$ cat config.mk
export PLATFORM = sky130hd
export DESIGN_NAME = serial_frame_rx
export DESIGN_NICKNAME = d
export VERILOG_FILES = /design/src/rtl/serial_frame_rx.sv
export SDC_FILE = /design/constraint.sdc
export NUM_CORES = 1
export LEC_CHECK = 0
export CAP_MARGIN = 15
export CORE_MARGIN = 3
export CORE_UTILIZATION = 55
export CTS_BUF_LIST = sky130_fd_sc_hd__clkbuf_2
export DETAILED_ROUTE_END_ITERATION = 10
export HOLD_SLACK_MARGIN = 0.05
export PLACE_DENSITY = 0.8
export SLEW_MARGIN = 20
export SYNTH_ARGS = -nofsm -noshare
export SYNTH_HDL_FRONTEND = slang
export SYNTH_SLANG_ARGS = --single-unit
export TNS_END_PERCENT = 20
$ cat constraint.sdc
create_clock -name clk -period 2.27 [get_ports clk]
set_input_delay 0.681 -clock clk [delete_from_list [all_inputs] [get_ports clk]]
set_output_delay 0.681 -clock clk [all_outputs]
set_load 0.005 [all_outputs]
...
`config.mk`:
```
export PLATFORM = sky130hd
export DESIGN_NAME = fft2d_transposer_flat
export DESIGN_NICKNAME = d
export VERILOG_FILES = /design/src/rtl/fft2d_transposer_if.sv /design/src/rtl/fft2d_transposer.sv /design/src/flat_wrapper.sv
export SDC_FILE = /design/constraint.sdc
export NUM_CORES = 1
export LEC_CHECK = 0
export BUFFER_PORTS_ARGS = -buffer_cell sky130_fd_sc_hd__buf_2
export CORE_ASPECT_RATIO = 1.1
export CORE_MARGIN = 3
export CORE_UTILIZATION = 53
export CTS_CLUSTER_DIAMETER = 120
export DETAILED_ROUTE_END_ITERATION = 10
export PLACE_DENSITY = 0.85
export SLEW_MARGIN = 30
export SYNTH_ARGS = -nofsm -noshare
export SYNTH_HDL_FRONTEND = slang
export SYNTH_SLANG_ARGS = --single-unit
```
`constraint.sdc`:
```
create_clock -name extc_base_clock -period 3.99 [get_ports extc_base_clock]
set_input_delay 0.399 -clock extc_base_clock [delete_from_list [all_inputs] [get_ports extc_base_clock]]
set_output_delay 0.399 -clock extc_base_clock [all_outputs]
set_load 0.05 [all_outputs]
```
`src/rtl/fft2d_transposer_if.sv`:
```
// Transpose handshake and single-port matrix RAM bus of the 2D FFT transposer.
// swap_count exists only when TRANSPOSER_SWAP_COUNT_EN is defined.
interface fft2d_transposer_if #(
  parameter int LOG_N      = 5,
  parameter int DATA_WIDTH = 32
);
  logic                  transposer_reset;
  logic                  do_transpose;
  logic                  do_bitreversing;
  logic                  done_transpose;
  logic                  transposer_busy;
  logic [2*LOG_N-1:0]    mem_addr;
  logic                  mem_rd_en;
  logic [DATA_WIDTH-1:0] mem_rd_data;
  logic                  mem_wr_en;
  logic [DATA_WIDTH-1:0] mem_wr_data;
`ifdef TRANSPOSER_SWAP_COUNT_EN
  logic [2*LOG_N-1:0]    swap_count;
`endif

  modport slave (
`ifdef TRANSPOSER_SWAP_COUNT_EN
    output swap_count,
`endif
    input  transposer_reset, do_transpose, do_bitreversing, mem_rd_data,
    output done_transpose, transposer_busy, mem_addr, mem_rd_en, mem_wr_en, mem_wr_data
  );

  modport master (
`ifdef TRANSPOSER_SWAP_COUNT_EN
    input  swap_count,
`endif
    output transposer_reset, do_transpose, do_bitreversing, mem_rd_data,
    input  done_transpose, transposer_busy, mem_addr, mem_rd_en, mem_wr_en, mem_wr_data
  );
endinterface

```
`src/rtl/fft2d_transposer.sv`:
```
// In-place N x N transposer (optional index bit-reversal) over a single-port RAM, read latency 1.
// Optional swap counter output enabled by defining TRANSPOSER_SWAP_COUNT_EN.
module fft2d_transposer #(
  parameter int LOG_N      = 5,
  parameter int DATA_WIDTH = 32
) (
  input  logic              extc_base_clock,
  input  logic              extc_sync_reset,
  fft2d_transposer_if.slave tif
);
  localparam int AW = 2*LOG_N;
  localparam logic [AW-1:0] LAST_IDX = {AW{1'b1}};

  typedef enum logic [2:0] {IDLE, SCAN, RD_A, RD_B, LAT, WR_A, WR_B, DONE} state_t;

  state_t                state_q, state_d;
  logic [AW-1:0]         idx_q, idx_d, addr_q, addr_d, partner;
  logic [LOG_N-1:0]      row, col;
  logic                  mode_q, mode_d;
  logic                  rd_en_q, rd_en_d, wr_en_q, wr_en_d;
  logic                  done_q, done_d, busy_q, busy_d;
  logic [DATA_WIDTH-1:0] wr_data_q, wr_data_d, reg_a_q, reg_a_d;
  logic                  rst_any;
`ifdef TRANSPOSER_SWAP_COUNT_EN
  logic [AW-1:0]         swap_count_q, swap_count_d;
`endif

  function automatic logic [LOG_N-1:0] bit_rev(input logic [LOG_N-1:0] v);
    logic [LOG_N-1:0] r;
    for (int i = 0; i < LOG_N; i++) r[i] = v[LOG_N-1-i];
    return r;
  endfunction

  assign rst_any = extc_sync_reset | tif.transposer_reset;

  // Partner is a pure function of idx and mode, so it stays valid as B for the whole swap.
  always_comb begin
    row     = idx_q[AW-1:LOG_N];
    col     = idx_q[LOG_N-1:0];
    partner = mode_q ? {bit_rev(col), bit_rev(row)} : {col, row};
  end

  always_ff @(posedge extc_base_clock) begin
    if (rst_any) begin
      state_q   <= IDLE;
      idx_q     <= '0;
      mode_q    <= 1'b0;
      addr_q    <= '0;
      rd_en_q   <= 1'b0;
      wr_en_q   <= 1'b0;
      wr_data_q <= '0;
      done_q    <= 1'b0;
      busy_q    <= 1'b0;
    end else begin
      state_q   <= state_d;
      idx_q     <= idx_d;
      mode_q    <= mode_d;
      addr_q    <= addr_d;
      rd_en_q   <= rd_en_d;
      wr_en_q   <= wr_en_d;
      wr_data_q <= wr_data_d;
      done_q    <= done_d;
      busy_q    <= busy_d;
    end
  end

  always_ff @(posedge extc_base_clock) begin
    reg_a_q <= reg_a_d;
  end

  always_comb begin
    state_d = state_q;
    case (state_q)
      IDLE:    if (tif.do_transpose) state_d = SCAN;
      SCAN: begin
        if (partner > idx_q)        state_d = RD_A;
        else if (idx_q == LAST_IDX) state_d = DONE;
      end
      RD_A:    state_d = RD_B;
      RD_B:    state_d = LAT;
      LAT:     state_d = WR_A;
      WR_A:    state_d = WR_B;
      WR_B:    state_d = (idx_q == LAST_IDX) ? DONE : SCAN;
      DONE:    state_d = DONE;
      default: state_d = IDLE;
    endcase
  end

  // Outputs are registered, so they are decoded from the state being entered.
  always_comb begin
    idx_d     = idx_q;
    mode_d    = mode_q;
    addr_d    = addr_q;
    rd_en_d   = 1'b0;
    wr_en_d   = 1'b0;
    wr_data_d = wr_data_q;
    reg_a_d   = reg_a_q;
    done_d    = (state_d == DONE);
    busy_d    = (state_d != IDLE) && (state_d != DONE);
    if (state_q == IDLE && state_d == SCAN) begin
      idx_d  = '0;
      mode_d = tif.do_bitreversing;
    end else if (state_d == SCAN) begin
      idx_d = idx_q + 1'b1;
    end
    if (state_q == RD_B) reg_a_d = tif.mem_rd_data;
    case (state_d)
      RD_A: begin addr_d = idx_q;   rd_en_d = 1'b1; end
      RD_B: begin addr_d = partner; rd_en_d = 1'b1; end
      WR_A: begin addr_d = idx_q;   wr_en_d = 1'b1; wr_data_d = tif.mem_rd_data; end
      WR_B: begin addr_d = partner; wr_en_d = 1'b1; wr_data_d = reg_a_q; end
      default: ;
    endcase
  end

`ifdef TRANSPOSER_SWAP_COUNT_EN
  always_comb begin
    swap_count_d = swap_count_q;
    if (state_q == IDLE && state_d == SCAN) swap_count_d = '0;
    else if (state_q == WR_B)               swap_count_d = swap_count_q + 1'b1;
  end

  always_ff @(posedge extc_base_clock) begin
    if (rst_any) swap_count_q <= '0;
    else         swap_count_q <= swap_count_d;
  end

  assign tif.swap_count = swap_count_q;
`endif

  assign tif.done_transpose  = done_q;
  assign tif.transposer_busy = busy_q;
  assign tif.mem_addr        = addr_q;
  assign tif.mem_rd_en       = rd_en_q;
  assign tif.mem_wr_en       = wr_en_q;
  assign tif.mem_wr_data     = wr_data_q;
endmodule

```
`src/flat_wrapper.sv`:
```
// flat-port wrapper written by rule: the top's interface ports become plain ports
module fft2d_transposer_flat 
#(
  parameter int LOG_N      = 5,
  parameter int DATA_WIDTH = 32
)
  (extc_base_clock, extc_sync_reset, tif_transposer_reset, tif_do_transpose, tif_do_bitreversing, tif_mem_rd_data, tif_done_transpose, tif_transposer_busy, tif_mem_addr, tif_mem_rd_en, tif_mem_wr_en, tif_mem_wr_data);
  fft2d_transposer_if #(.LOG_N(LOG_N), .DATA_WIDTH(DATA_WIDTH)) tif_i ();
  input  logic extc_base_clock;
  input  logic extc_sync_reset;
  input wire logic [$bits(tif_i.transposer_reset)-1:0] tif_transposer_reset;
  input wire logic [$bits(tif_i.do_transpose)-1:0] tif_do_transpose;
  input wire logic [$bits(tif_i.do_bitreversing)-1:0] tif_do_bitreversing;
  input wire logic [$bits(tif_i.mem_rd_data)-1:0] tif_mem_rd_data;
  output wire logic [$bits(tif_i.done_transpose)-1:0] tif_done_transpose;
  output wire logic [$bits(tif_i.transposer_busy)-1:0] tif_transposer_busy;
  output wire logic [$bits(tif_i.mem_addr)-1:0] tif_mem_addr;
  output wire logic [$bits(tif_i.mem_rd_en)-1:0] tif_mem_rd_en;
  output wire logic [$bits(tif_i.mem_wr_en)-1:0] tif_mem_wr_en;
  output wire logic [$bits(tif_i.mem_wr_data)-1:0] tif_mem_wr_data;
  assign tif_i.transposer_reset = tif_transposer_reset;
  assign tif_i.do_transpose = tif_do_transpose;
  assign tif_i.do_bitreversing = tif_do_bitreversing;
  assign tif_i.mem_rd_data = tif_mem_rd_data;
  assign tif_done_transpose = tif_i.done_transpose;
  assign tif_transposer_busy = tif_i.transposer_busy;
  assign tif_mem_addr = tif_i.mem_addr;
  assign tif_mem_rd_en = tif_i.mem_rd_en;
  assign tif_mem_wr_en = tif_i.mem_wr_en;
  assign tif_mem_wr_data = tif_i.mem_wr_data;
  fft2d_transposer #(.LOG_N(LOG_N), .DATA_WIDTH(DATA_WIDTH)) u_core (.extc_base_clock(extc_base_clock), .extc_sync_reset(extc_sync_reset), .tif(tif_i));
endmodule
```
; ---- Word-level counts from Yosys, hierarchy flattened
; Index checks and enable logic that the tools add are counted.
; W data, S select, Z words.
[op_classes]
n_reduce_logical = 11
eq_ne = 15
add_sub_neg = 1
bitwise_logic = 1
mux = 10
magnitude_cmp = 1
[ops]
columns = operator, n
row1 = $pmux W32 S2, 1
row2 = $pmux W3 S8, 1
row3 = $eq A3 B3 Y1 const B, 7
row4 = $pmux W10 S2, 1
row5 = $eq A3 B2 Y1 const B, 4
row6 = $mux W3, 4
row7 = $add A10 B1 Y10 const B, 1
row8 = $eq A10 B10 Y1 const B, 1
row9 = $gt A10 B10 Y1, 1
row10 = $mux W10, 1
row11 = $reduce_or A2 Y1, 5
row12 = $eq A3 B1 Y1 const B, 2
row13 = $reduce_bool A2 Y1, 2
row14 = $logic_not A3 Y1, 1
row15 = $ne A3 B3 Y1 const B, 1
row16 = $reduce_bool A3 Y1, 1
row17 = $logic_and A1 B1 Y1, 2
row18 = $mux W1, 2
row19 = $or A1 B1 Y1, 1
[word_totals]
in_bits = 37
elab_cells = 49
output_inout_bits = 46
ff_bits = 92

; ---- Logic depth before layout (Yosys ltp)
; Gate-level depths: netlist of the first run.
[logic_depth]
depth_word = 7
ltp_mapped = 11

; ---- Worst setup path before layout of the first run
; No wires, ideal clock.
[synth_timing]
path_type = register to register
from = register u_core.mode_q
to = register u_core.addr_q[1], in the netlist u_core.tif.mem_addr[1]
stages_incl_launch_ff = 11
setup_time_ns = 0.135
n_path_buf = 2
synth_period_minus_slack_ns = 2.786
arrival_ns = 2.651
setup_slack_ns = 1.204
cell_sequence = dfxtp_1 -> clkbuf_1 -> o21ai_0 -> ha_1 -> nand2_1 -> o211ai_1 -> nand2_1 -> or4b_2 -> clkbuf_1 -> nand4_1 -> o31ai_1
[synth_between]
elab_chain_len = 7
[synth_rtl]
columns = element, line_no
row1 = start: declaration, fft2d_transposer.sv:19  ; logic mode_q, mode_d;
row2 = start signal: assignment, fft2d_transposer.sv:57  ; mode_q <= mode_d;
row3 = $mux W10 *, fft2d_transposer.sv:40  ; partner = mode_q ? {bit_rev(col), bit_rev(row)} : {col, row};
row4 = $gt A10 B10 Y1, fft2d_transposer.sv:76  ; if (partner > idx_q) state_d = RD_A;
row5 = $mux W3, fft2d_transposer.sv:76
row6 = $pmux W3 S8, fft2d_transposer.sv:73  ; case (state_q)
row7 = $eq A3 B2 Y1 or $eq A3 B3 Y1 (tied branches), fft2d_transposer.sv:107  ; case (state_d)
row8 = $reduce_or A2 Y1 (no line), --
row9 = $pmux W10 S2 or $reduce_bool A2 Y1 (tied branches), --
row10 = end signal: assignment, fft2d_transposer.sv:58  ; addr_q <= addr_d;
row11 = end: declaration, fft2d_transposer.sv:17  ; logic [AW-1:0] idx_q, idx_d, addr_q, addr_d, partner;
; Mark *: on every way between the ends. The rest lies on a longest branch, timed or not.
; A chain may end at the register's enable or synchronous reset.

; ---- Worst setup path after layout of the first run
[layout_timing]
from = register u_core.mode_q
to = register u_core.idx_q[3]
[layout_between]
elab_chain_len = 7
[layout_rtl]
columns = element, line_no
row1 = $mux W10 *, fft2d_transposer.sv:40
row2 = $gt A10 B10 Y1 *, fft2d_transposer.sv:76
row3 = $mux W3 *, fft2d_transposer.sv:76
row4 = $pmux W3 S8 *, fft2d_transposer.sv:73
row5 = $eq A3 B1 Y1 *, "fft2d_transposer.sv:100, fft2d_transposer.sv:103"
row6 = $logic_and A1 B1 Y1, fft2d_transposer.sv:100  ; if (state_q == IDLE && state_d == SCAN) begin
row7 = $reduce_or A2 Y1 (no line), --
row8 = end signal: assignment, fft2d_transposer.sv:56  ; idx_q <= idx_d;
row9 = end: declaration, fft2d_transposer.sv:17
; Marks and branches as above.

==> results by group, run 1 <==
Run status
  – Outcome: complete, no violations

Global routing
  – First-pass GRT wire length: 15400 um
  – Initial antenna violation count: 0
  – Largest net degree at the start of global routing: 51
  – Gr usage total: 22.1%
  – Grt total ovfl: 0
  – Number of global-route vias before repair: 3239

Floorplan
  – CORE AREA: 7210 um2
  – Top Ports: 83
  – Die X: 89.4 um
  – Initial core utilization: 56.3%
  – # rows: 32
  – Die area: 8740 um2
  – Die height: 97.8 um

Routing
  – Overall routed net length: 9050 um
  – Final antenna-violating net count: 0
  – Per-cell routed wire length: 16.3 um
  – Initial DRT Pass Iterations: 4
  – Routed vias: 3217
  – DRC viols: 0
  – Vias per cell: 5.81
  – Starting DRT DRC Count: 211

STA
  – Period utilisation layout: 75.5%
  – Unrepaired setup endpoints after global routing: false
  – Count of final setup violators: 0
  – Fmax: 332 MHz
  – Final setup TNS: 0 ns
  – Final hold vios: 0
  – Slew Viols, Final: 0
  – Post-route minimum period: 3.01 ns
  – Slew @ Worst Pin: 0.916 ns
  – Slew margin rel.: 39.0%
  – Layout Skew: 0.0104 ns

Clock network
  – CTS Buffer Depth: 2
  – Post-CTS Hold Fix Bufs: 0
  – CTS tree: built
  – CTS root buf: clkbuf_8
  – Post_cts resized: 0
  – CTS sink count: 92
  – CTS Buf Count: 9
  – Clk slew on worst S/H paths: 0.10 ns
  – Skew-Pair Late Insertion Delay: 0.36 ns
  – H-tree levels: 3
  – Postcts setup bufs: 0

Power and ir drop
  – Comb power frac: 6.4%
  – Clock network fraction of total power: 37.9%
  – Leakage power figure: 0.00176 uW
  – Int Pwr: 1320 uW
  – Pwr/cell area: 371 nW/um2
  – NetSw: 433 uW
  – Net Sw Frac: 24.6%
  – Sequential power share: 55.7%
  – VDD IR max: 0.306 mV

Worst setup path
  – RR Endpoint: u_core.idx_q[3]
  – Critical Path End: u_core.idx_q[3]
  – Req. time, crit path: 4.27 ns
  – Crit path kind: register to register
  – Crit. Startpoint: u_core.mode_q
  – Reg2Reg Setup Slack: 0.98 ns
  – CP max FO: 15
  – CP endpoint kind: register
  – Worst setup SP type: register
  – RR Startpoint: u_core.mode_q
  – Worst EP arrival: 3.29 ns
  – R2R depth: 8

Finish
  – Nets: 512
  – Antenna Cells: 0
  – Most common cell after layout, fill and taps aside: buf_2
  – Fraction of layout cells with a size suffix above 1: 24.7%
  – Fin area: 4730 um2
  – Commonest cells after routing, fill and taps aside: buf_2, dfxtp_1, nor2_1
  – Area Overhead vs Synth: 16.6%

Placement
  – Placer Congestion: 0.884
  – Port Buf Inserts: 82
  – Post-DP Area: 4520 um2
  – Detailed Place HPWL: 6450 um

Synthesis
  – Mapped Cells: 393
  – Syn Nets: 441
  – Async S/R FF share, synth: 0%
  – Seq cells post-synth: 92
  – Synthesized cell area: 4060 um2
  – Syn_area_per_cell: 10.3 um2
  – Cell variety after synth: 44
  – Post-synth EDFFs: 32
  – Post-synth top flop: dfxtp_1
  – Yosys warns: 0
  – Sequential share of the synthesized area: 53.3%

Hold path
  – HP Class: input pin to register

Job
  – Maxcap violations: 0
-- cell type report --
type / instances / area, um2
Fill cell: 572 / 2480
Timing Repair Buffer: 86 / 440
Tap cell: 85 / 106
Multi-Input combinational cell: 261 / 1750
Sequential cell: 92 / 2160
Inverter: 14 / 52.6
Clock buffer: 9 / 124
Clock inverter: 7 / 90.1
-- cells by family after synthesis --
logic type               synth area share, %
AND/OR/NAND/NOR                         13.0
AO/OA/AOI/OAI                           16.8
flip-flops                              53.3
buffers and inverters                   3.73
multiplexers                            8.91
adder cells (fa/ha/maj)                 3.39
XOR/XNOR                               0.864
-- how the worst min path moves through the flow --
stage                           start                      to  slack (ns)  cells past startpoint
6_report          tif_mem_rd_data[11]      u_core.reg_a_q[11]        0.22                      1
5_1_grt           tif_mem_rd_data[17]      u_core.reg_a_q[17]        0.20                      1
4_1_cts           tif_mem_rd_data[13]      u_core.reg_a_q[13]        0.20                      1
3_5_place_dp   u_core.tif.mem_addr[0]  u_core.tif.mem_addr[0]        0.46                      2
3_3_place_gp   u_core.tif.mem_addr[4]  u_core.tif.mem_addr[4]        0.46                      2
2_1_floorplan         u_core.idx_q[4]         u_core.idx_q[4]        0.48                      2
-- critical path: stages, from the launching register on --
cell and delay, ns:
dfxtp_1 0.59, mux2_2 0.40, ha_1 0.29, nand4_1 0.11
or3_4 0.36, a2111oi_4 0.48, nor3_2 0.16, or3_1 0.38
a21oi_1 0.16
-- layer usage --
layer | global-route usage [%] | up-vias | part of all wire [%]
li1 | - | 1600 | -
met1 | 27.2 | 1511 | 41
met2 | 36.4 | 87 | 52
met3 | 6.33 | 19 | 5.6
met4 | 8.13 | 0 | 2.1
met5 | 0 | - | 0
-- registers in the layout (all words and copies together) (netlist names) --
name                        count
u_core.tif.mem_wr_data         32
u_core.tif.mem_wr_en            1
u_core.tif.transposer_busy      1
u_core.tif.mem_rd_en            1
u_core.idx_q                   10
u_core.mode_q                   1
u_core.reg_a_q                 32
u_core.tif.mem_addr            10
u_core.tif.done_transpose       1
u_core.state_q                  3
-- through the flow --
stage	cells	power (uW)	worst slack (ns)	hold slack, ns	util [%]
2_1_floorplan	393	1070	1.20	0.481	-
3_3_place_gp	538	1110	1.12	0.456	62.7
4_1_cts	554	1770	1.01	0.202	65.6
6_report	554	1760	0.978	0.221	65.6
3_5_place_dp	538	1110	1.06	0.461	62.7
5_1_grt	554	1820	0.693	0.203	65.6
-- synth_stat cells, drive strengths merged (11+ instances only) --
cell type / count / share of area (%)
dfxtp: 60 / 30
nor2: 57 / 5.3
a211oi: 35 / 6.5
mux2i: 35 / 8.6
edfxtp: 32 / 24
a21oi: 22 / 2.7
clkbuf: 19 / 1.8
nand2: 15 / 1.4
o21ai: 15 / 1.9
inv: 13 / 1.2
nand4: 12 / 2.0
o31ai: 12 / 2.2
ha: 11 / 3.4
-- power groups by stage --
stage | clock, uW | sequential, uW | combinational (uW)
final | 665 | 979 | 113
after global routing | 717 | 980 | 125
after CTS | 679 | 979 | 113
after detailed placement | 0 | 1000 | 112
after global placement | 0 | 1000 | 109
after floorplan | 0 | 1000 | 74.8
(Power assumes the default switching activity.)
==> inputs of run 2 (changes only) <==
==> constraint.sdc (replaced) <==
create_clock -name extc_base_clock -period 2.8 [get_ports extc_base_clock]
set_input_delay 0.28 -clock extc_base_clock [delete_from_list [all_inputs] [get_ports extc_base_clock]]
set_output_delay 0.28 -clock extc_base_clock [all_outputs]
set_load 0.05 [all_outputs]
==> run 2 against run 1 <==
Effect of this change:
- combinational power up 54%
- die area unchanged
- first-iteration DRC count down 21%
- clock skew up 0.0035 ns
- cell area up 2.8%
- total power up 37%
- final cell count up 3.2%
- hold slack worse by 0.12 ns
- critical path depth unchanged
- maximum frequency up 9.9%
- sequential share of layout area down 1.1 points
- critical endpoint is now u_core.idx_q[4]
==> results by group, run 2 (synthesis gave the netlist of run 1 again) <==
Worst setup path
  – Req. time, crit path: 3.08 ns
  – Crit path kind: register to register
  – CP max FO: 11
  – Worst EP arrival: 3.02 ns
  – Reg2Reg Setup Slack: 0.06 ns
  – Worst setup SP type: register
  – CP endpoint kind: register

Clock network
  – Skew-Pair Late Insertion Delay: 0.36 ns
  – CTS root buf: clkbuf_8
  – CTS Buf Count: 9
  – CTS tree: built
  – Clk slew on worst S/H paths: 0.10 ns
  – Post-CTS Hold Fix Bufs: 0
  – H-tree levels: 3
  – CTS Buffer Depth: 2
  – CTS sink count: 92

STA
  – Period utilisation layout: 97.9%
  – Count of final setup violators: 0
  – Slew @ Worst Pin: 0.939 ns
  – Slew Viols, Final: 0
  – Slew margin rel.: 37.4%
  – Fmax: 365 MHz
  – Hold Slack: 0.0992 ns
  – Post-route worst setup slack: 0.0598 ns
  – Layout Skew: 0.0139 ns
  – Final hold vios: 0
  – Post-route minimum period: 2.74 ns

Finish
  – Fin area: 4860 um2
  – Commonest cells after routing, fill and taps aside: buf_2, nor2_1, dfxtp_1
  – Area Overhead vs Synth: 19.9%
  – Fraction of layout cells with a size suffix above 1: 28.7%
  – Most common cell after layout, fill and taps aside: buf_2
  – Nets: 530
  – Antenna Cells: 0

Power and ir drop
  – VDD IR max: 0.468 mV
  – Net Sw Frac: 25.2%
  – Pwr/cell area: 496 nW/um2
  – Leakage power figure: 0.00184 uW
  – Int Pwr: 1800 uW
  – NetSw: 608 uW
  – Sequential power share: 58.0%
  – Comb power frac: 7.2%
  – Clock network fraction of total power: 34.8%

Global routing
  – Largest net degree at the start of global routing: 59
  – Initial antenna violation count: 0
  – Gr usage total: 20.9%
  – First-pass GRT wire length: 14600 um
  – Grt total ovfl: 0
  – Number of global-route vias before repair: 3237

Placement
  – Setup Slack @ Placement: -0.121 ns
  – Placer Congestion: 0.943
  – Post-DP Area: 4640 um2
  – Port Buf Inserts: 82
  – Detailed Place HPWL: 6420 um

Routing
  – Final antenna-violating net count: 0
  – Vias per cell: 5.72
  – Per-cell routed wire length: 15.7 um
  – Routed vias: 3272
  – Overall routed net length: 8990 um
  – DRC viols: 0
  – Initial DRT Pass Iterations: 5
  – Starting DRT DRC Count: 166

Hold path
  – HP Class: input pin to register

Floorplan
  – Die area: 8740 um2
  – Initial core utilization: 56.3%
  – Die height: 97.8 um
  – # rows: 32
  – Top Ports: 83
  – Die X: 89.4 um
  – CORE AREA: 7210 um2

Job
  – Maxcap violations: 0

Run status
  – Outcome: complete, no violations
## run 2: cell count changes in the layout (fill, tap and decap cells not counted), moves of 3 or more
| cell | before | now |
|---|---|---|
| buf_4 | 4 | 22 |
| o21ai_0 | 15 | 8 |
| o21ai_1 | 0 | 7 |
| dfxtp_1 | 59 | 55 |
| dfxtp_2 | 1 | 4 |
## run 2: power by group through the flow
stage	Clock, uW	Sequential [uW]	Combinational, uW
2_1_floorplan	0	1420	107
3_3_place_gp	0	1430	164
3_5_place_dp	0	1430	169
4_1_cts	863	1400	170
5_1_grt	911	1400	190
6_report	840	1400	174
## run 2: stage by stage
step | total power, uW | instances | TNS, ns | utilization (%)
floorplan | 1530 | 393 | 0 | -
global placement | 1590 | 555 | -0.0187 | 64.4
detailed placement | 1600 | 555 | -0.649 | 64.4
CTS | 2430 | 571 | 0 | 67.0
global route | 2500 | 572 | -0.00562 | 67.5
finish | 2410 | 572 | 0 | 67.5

- _WHAT IS EXPECTED_
Give back one number only: the count of lines in the entries that hold the string "before".

- _WRITTEN RESPONSE_
5